And so our Southwards journey began. Amazing coastline, fabulous sunshine. Such a diversity of landscapes from bare rock to cloud forest with mosses and ferns; spindly aggressive pines bent by the coastal winds to majestic; tall and straight Spruce trees; gentle swirling estuary waters to the crashing Pacific waves; damp forests to bone dry sand dunes.
We left Cannon beach and headed up and up until we had a view back over the beach and the Haystack. After about a half hour of wending our way through thick damp forest with mossy tree trunks and enormous ferns (like a scene from a Jurassic Park film) we made our way back down to sea level and stopped for a quick look on the beach where some rock formations had formed an arch just off the beach. Then on again repeating the up and down and the twisting and turning with a new view around each turn. Finally we turned of the 101 (the road that goes all down the coast) onto some smaller roads (a bit hairy, narrow and even more bendy than the 101) to go to Cape Mears and the enormous Spruce forests... and we weren't disappointed by the effort, the trees were amazing, mind boggling how enormous a tree can get just from absorbing water and minerals from the ground and carbon dioxide from the air!!!
Then, just as we were thinking it was time to be stopping, a campsite appeared ahead and we stopped about 50 metres from the Netart Estuary. We spent the rest of the afternoon watching seals flopping about on the sandbanks that appeared as the tide went out; Grey Pelicans who put on a show dashing about a few cm about the water and then looping upwards to then fall and crash diving into the water to catch fish; and the ever present cormorants gliding about the surface of the water and then silently ducking under to emerge with their prize.

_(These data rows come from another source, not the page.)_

### src/trace_cfg.svh
// ##########################################################
// Build settings shared by the trace encoder and testbench
// The record layout assumes TRACE_XLEN stays at 32 (RV32)
// ##########################################################
`ifndef TRACE_CFG_SVH
`define TRACE_CFG_SVH

// Data and address width, one bus word
`define TRACE_XLEN 32

// Records held while the sink is busy
`define TRACE_FIFO_DEPTH 8

// Bus words per trace record
`define TRACE_REC_WORDS 5

// Sink address of record word 0, word k lands at base plus 4k
`define TRACE_BASE_ADDR 32'h1000_0000

`endif

### src/rv_isa_pkg.sv
// ##########################################################
// RV32I/M decode types used by the trace datapath
// Compressed encodings are only recognised, never decoded
// ##########################################################
package rv_isa_pkg;

  // Major opcodes, insn[6:0]
  typedef enum logic [6:0] {
    LOAD     = 7'b000_0011,
    MISC_MEM = 7'b000_1111,
    OP_IMM   = 7'b001_0011,
    AUIPC    = 7'b001_0111,
    STORE    = 7'b010_0011,
    OP       = 7'b011_0011,
    LUI      = 7'b011_0111,
    BRANCH   = 7'b110_0011,
    JALR     = 7'b110_0111,
    JAL      = 7'b110_1111,
    SYSTEM   = 7'b111_0011
  } rv_opcode_e;

  // Instruction class as reported in info[5:0]
  typedef enum logic [5:0] {
    CLS_INVALID    = 6'd0,
    CLS_COMPRESSED = 6'd1,
    CLS_LUI        = 6'd2,
    CLS_AUIPC      = 6'd3,
    CLS_JAL        = 6'd4,
    CLS_JALR       = 6'd5,
    CLS_BRANCH     = 6'd6,
    CLS_LOAD       = 6'd7,
    CLS_STORE      = 6'd8,
    CLS_OPIMM      = 6'd9,
    CLS_SHIFT      = 6'd10,
    CLS_OP         = 6'd11,
    CLS_MULDIV     = 6'd12,
    CLS_CSR        = 6'd13,
    CLS_SYSTEM     = 6'd14,
    CLS_FENCE      = 6'd15
  } insn_class_e;

  // Resources touched by one instruction
  // rs1 sits in bit 0 and mem in bit 3 of the packed value
  typedef struct packed {
    logic mem;
    logic rd;
    logic rs2;
    logic rs1;
  } access_t;

endpackage

### src/trace_pkg.sv
// ##########################################################
// Transport types: retirement input, record, Wishbone req
// Only the RVFI fields the encoder needs are carried
// ##########################################################
`include "trace_cfg.svh"

package trace_pkg;

  // One retirement as seen on the core's RVFI port
  typedef struct packed {
    logic                   valid;
    logic [`TRACE_XLEN-1:0] insn;
    logic [4:0]             rs1_addr;
    logic [4:0]             rs2_addr;
    logic [4:0]             rd_addr;
    logic [`TRACE_XLEN-1:0] pc_rdata;
    logic [`TRACE_XLEN-1:0] pc_wdata;
  } retire_t;

  // Five-word record, sent in declaration order
  // info: [5:0] class, [9:6] mask, [14:10] rd, [19:15] rs1,
  // [24:20] rs2, [25] lost, upper bits zero
  typedef struct packed {
    logic [`TRACE_XLEN-1:0] cycle;
    logic [`TRACE_XLEN-1:0] pc;
    logic [`TRACE_XLEN-1:0] insn;
    logic [`TRACE_XLEN-1:0] operand;
    logic [`TRACE_XLEN-1:0] info;
  } trace_rec_t;

  // Wishbone classic master request
  typedef struct packed {
    logic                     cyc;
    logic                     stb;
    logic                     we;
    logic [`TRACE_XLEN-1:0]   adr;
    logic [`TRACE_XLEN-1:0]   dat;
    logic [`TRACE_XLEN/8-1:0] sel;
  } wb_req_t;

endpackage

Earlier on in the day we had stopped and bought some binoculars which came in very handy!
Today we didn't leave the campsite until midday because we were doing the tedious laundry and bed making (Tristan's bed in the bit over the cabin is incredibly difficult to make, completely exhausting, as you have to kneel on the bed whilst also trying to make it!!!!), giving the inside of the camper the once over etc.

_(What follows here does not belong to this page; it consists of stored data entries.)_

[src/test/instrMem.hex]
// One 32-bit instruction word per line, word address 0 upward
00000093
00100113
00010237
000202b7
00222023
00022183
002080b3
0012a023
00410113
0042a223
0002a303
00130313
0062a823
fe0008e3
00000013
0000006f

[src/hdl/coreMemTypesPkg.sv]
package coreMemTypesPkg;

    // Core data path widths
    localparam int WORD_W    = 32;
    localparam int BYTE_EN_W = WORD_W / 8;

    // Board IO widths
    localparam int SWITCH_W = 10;
    localparam int LED_W    = 10;
    localparam int SEG_W    = 24;

    typedef logic [WORD_W-1:0]    tWord;
    typedef logic [WORD_W-1:0]    tAddr;
    typedef logic [BYTE_EN_W-1:0] tByteEn;

    // Switch bank and LED bank on the board
    typedef logic [SWITCH_W-1:0]  tSwitch;
    typedef logic [LED_W-1:0]     tLed;
    // Six digits, four bits each
    typedef logic [SEG_W-1:0]     tSeg;

endpackage

[src/hdl/coreMemMapPkg.sv]
package coreMemMapPkg;

    // ------------------------------------------------------------------------
    // Region decode on address bits 31:12
    // ------------------------------------------------------------------------
    localparam int REGION_MSB = 31;
    localparam int REGION_LSB = 12;
    localparam int REGION_W   = REGION_MSB - REGION_LSB + 1;

    // Data window at 0x0001_0000, one 4 KB page
    localparam logic [REGION_W-1:0] D_MEM_REGION_FLOOR  = 20'h00010;
    localparam logic [REGION_W-1:0] D_MEM_REGION_ROOF   = 20'h00010;
    // Control window at 0x0002_0000
    localparam logic [REGION_W-1:0] CR_MEM_REGION_FLOOR = 20'h00020;
    localparam logic [REGION_W-1:0] CR_MEM_REGION_ROOF  = 20'h00020;

    // Decoded target of one data access
    typedef enum logic [1:0] {
        REGION_NONE,
        REGION_DMEM,
        REGION_CRMEM
    } tRegion;

    // ------------------------------------------------------------------------
    // Memory sizes in words
    // ------------------------------------------------------------------------
    localparam int I_MEM_AW    = 10;
    localparam int I_MEM_DEPTH = 1 << I_MEM_AW;
    localparam int D_MEM_AW    = 10;
    localparam int D_MEM_DEPTH = 1 << D_MEM_AW;

    // Instruction image loaded at time zero
    localparam string I_MEM_INIT_FILE = "/design/src/test/instrMem.hex";

    // Control register word offsets, address bits 7:2
    localparam logic [5:0] CR_LED     = 6'd0;
    localparam logic [5:0] CR_SEG     = 6'd1;
    localparam logic [5:0] CR_BUTTON  = 6'd2;
    localparam logic [5:0] CR_SWITCH  = 6'd3;
    localparam logic [5:0] CR_SCRATCH = 6'd4;

endpackage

But our continued journey southward was no less full of surprises than yesterday; once past the first high point which was in more cloud forest we descended into a desert... an inland system of sand dunes where the coastal features had created a sort of passageway down which a relentless wind blows so that no plants manage to take hold and so have left an enormous barren section which now is split between an area for locals to go 'off-Roading' on sand buggies, motorbikes and all other types of loud and fast contraptions, and the other half is protected and studied and inaccessible to the likes of us. We sat and pondered the sand for a while and then watched a few 'off roaders' who seemed to be playing some sort of motorized tag game as they whizzed around and then hid behind various outcrops of trees for a while and then whizzed off again - very odd.
We continued our journey winding our way around the coast and stopped for lunch at another estuary where the water was rushing in under a bridge and a mass of white egrets and grey herons waited on the sandbanks for a passing feast (I suppose). Tristan and I sat in our deck chairs with a table laden with cheese and biscuits, tacos and salsa and a huge fruit salad and basked in the sunshine as we ate, watched very carefully and with a great deal of suspicion by a very large seagull! Where was Celso?? Obviously he had gone fishing! (Nothing more to be said about that - he didn't catch anything... again!)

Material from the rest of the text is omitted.